→ **Exercise prompt**
Reproduce, exactly and in full, only the lines below from the one containing "input wire logic [$bits(bus_i.ID_rs_used)-1:0]" through the one containing "input wire logic [$bits(bus_i.EX_mem_read)-1:0]".

++++++++++

$ cat src/rtl/pipe_hazard_ctrl_pkg.sv
`default_nettype none
// ============================================================================
//  Module   : pipe_ctrl_pkg
//  Brief    : Shared types and constants for the WiscSP13 pipeline
//             stall/flush controller: state encoding, register address
//             width, default timing parameters and the control bundle.
//  Revision : 1.0  initial release
// ============================================================================
package pipe_ctrl_pkg;

    localparam int c_REG_ADDR_W       = 3;
    localparam int c_DEF_DRAIN_CYCLES = 2;
    localparam int c_DEF_MAX_WAIT     = 15;
    localparam int c_DEF_CNT_W        = 16;

    // Controller state encoding (fixed, visible in waveforms and debug)
    typedef enum logic [1:0] {
        RUN      = 2'd0,
        MEM_WAIT = 2'd1,
        DRAIN    = 2'd2,
        HALTED   = 2'd3
    } state_e;

    // One bundle of pipeline register controls, MSB first as listed
    typedef struct packed {
        logic pc_en;
        logic if_id_en;
        logic id_ex_en;
        logic ex_mem_en;
        logic mem_wb_en;
        logic if_id_flush;
        logic id_ex_flush;
        logic ex_mem_flush;
    } ctrl_t;

    // Everything frozen: no bank loads, no bubbles
    localparam ctrl_t c_CTRL_FREEZE   = 8'b00000_000;
    // Normal advance
    localparam ctrl_t c_CTRL_RUN      = 8'b11111_000;
    // Squash the three younger stages, PC loads the redirect target
    localparam ctrl_t c_CTRL_REDIRECT = 8'b11111_111;
    // Hold PC and IF/ID, drop one bubble into ID/EX; a bubble is a load
    // so the ID/EX bank stays enabled
    localparam ctrl_t c_CTRL_LOAD_USE = 8'b00111_010;
    // Halt drain: PC frozen, younger stages filled with bubbles, older
    // stages keep retiring
    localparam ctrl_t c_CTRL_DRAIN    = 8'b01111_111;

endpackage
`default_nettype wire

$ cat src/rtl/pipe_hazard_ctrl_if.sv
`default_nettype none
// ============================================================================
//  Module   : pipe_hazard_ctrl_if
//  Brief    : Hazard information from the pipeline stages and the stall /
//             flush controls returned to them. The pipeline side is the
//             master, the controller is the slave.
//  Revision : 1.0  initial release
// ============================================================================
interface pipe_hazard_ctrl_if;
    import pipe_ctrl_pkg::*;

    logic [c_REG_ADDR_W-1:0] ID_rs_addr;
    logic [c_REG_ADDR_W-1:0] ID_rt_addr;
    logic                    ID_rs_used;
    logic                    ID_rt_used;
    logic [c_REG_ADDR_W-1:0] EX_rd_addr;
    logic                    EX_reg_write;
    logic                    EX_mem_read;
    logic                    MEM_redirect;
    logic                    MEM_halt;
    logic                    dmem_busy;

    logic                    pc_en;
    logic                    if_id_en;
    logic                    id_ex_en;
    logic                    ex_mem_en;
    logic                    mem_wb_en;
    logic                    if_id_flush;
    logic                    id_ex_flush;
    logic                    ex_mem_flush;
    logic                    halted;
    logic                    err;

    modport master (
        output ID_rs_addr, ID_rt_addr, ID_rs_used, ID_rt_used,
        output EX_rd_addr, EX_reg_write, EX_mem_read,
        output MEM_redirect, MEM_halt, dmem_busy,
        input  pc_en, if_id_en, id_ex_en, ex_mem_en, mem_wb_en,
        input  if_id_flush, id_ex_flush, ex_mem_flush, halted, err
    );

    modport slave (
        input  ID_rs_addr, ID_rt_addr, ID_rs_used, ID_rt_used,
        input  EX_rd_addr, EX_reg_write, EX_mem_read,
        input  MEM_redirect, MEM_halt, dmem_busy,
        output pc_en, if_id_en, id_ex_en, ex_mem_en, mem_wb_en,
        output if_id_flush, id_ex_flush, ex_mem_flush, halted, err
    );

endinterface
`default_nettype wire

$ cat src/rtl/pipe_hazard_ctrl_load_use_det.sv
`default_nettype none
// ============================================================================
//  Module   : pipe_load_use_det
//  Brief    : Purely combinational load-use compare between the source
//             registers of the ID instruction and the destination of a
//             load in EX. R0 is an ordinary register and is compared.
//  Revision : 1.0  initial release
// ============================================================================
module pipe_load_use_det
    import pipe_ctrl_pkg::*;
(
    input  wire logic [c_REG_ADDR_W-1:0] i_rs_addr,
    input  wire logic [c_REG_ADDR_W-1:0] i_rt_addr,
    input  wire logic                    i_rs_used,
    input  wire logic                    i_rt_used,
    input  wire logic [c_REG_ADDR_W-1:0] i_ex_rd_addr,
    input  wire logic                    i_ex_reg_write,
    input  wire logic                    i_ex_mem_read,
    output      logic                    o_load_use
);

    logic w_rs_hit;
    logic w_rt_hit;

    // A source only conflicts when the ID instruction actually reads it
    always_comb begin
        w_rs_hit   = i_rs_used && (i_rs_addr == i_ex_rd_addr);
        w_rt_hit   = i_rt_used && (i_rt_addr == i_ex_rd_addr);
        o_load_use = i_ex_mem_read && i_ex_reg_write && (w_rs_hit || w_rt_hit);
    end

endmodule
`default_nettype wire

$ cat src/rtl/pipe_hazard_ctrl.sv
`default_nettype none
// ============================================================================
//  Module   : pipe_hazard_ctrl
//  Brief    : Central stall/flush controller for the 5-stage WiscSP13 core.
//             Priority: data-memory wait, halt drain, MEM redirect,
//             load-use. Timed-out memory waits set a sticky error and
//             freeze the core.
//  Options  : PIPE_HAZARD_STALL_CNT_EN adds a saturating stall_cnt output
//             counting PC-frozen cycles in RUN / MEM_WAIT.
//  Revision : 1.0  initial release
// ============================================================================
module pipe_hazard_ctrl
    import pipe_ctrl_pkg::*;
#(
    parameter int DRAIN_CYCLES = c_DEF_DRAIN_CYCLES,
    parameter int MAX_WAIT     = c_DEF_MAX_WAIT
`ifdef PIPE_HAZARD_STALL_CNT_EN
    ,
    parameter int CNT_W        = c_DEF_CNT_W
`endif
)(
    input  wire logic               clk,
    input  wire logic               rst,
    pipe_hazard_ctrl_if.slave       bus
`ifdef PIPE_HAZARD_STALL_CNT_EN
    ,
    output      logic [CNT_W-1:0]   stall_cnt
`endif
);

    localparam logic [7:0] c_WAIT_LAST  = 8'(MAX_WAIT);
    localparam logic [7:0] c_DRAIN_LAST = 8'(DRAIN_CYCLES);

    state_e     r_state_q;
    state_e     w_state_d;
    logic [7:0] r_wait_cnt_q;
    logic [7:0] w_wait_cnt_d;
    logic [7:0] r_drain_cnt_q;
    logic [7:0] w_drain_cnt_d;
    logic       r_halted_q;
    logic       w_halted_d;
    logic       r_err_q;
    logic       w_err_d;
    ctrl_t      w_ctrl;
    logic       w_load_use;

    pipe_load_use_det u_load_use_det (
        .i_rs_addr      (bus.ID_rs_addr),
        .i_rt_addr      (bus.ID_rt_addr),
        .i_rs_used      (bus.ID_rs_used),
        .i_rt_used      (bus.ID_rt_used),
        .i_ex_rd_addr   (bus.EX_rd_addr),
        .i_ex_reg_write (bus.EX_reg_write),
        .i_ex_mem_read  (bus.EX_mem_read),
        .o_load_use     (w_load_use)
    );

    // Next-state, counter and control decode; defaults freeze everything
    always_comb begin
        w_state_d     = r_state_q;
        w_wait_cnt_d  = r_wait_cnt_q;
        w_drain_cnt_d = r_drain_cnt_q;
        w_err_d       = r_err_q;
        w_ctrl        = c_CTRL_FREEZE;

        case (r_state_q)
            RUN: begin
                if (bus.dmem_busy) begin
                    w_state_d    = MEM_WAIT;
                    w_wait_cnt_d = 8'd1;
                end else if (bus.MEM_halt) begin
                    w_ctrl        = c_CTRL_DRAIN;
                    w_state_d     = DRAIN;
                    w_drain_cnt_d = 8'd1;
                end else if (bus.MEM_redirect) begin
                    // The squash already removes the dependent instruction,
                    // so a coincident load-use needs no stall
                    w_ctrl = c_CTRL_REDIRECT;
                end else if (w_load_use) begin
                    w_ctrl = c_CTRL_LOAD_USE;
                end else begin
                    w_ctrl = c_CTRL_RUN;
                end
            end

            MEM_WAIT: begin
                // The completion cycle is still frozen; RUN resumes next
                if (!bus.dmem_busy) begin
                    w_state_d    = RUN;
                    w_wait_cnt_d = 8'd0;
                end else if (r_wait_cnt_q == c_WAIT_LAST) begin
                    w_err_d   = 1'b1;
                    w_state_d = HALTED;
                end else begin
                    w_wait_cnt_d = r_wait_cnt_q + 8'd1;
                end
            end

            DRAIN: begin
                // A busy memory freezes the drain in place (no bubbles
                // either) and the cycle does not count toward the drain
                if (!bus.dmem_busy) begin
                    w_ctrl = c_CTRL_DRAIN;
                    if (r_drain_cnt_q >= c_DRAIN_LAST) begin
                        w_state_d = HALTED;
                    end else begin
                        w_drain_cnt_d = r_drain_cnt_q + 8'd1;
                    end
                end
            end

            HALTED: begin
                w_ctrl = c_CTRL_FREEZE;
            end

            default: begin
                w_state_d = RUN;
            end
        endcase

        w_halted_d = (w_state_d == HALTED);
    end

    // Controller state registers, asynchronously cleared
    always_ff @(posedge clk or negedge rst) begin
        if (!rst) begin
            r_state_q     <= RUN;
            r_wait_cnt_q  <= 8'd0;
            r_drain_cnt_q <= 8'd0;
            r_halted_q    <= 1'b0;
            r_err_q       <= 1'b0;
        end else begin
            r_state_q     <= w_state_d;
            r_wait_cnt_q  <= w_wait_cnt_d;
            r_drain_cnt_q <= w_drain_cnt_d;
            r_halted_q    <= w_halted_d;
            r_err_q       <= w_err_d;
        end
    end

    // Controls are forced inactive for as long as reset is held
    assign bus.pc_en        = rst & w_ctrl.pc_en;
    assign bus.if_id_en     = rst & w_ctrl.if_id_en;
    assign bus.id_ex_en     = rst & w_ctrl.id_ex_en;
    assign bus.ex_mem_en    = rst & w_ctrl.ex_mem_en;
    assign bus.mem_wb_en    = rst & w_ctrl.mem_wb_en;
    assign bus.if_id_flush  = rst & w_ctrl.if_id_flush;
    assign bus.id_ex_flush  = rst & w_ctrl.id_ex_flush;
    assign bus.ex_mem_flush = rst & w_ctrl.ex_mem_flush;
    assign bus.halted       = r_halted_q;
    assign bus.err          = r_err_q;

`ifdef PIPE_HAZARD_STALL_CNT_EN
    logic [CNT_W-1:0] r_stall_cnt_q;
    logic [CNT_W-1:0] w_stall_cnt_d;

    // Count PC-frozen cycles due to hazards and memory waits, saturating
    always_comb begin
        w_stall_cnt_d = r_stall_cnt_q;
        if (((r_state_q == RUN) || (r_state_q == MEM_WAIT)) &&
            !w_ctrl.pc_en && !(&r_stall_cnt_q)) begin
            w_stall_cnt_d = r_stall_cnt_q + CNT_W'(1);
        end
    end

    // Stall counter register
    always_ff @(posedge clk or negedge rst) begin
        if (!rst) begin
            r_stall_cnt_q <= '0;
        end else begin
            r_stall_cnt_q <= w_stall_cnt_d;
        end
    end

    assign stall_cnt = r_stall_cnt_q;
`endif

endmodule
`default_nettype wire

$ cat src/flat_wrapper.sv
// flat-port wrapper written by rule: the top's interface ports become plain ports
module pipe_hazard_ctrl_flat import pipe_ctrl_pkg::*;
#(
    parameter int DRAIN_CYCLES = c_DEF_DRAIN_CYCLES,
    parameter int MAX_WAIT     = c_DEF_MAX_WAIT

)
  (clk, rst, bus_ID_rs_addr, bus_ID_rt_addr, bus_ID_rs_used, bus_ID_rt_used, bus_EX_rd_addr, bus_EX_reg_write, bus_EX_mem_read, bus_MEM_redirect, bus_MEM_halt, bus_dmem_busy, bus_pc_en, bus_if_id_en, bus_id_ex_en, bus_ex_mem_en, bus_mem_wb_en, bus_if_id_flush, bus_id_ex_flush, bus_ex_mem_flush, bus_halted, bus_err);
  pipe_hazard_ctrl_if bus_i ();
  input  wire logic clk;
  input  wire logic rst;
  input wire logic [$bits(bus_i.ID_rs_addr)-1:0] bus_ID_rs_addr;
  input wire logic [$bits(bus_i.ID_rt_addr)-1:0] bus_ID_rt_addr;
  input wire logic [$bits(bus_i.ID_rs_used)-1:0] bus_ID_rs_used;
  input wire logic [$bits(bus_i.ID_rt_used)-1:0] bus_ID_rt_used;
  input wire logic [$bits(bus_i.EX_rd_addr)-1:0] bus_EX_rd_addr;
  input wire logic [$bits(bus_i.EX_reg_write)-1:0] bus_EX_reg_write;
  input wire logic [$bits(bus_i.EX_mem_read)-1:0] bus_EX_mem_read;
  input wire logic [$bits(bus_i.MEM_redirect)-1:0] bus_MEM_redirect;
  input wire logic [$bits(bus_i.MEM_halt)-1:0] bus_MEM_halt;
  input wire logic [$bits(bus_i.dmem_busy)-1:0] bus_dmem_busy;
  output wire logic [$bits(bus_i.pc_en)-1:0] bus_pc_en;
  output wire logic [$bits(bus_i.if_id_en)-1:0] bus_if_id_en;
  output wire logic [$bits(bus_i.id_ex_en)-1:0] bus_id_ex_en;
  output wire logic [$bits(bus_i.ex_mem_en)-1:0] bus_ex_mem_en;
  output wire logic [$bits(bus_i.mem_wb_en)-1:0] bus_mem_wb_en;
  output wire logic [$bits(bus_i.if_id_flush)-1:0] bus_if_id_flush;
  output wire logic [$bits(bus_i.id_ex_flush)-1:0] bus_id_ex_flush;
  output wire logic [$bits(bus_i.ex_mem_flush)-1:0] bus_ex_mem_flush;
  output wire logic [$bits(bus_i.halted)-1:0] bus_halted;
  output wire logic [$bits(bus_i.err)-1:0] bus_err;
  assign bus_i.ID_rs_addr = bus_ID_rs_addr;
  assign bus_i.ID_rt_addr = bus_ID_rt_addr;
  assign bus_i.ID_rs_used = bus_ID_rs_used;
  assign bus_i.ID_rt_used = bus_ID_rt_used;
  assign bus_i.EX_rd_addr = bus_EX_rd_addr;
  assign bus_i.EX_reg_write = bus_EX_reg_write;
  assign bus_i.EX_mem_read = bus_EX_mem_read;
  assign bus_i.MEM_redirect = bus_MEM_redirect;
  assign bus_i.MEM_halt = bus_MEM_halt;
  assign bus_i.dmem_busy = bus_dmem_busy;
  assign bus_pc_en = bus_i.pc_en;
  assign bus_if_id_en = bus_i.if_id_en;
  assign bus_id_ex_en = bus_i.id_ex_en;
  assign bus_ex_mem_en = bus_i.ex_mem_en;
  assign bus_mem_wb_en = bus_i.mem_wb_en;
  assign bus_if_id_flush = bus_i.if_id_flush;
  assign bus_id_ex_flush = bus_i.id_ex_flush;
  assign bus_ex_mem_flush = bus_i.ex_mem_flush;
  assign bus_halted = bus_i.halted;
  assign bus_err = bus_i.err;
  pipe_hazard_ctrl #(.DRAIN_CYCLES(DRAIN_CYCLES), .MAX_WAIT(MAX_WAIT)) u_core (.clk(clk), .rst(rst), .bus(bus_i));
endmodule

++++++++++

→ **Result of this exercise**
  input wire logic [$bits(bus_i.ID_rs_used)-1:0] bus_ID_rs_used;
  input wire logic [$bits(bus_i.ID_rt_used)-1:0] bus_ID_rt_used;
  input wire logic [$bits(bus_i.EX_rd_addr)-1:0] bus_EX_rd_addr;
  input wire logic [$bits(bus_i.EX_reg_write)-1:0] bus_EX_reg_write;
  input wire logic [$bits(bus_i.EX_mem_read)-1:0] bus_EX_mem_read;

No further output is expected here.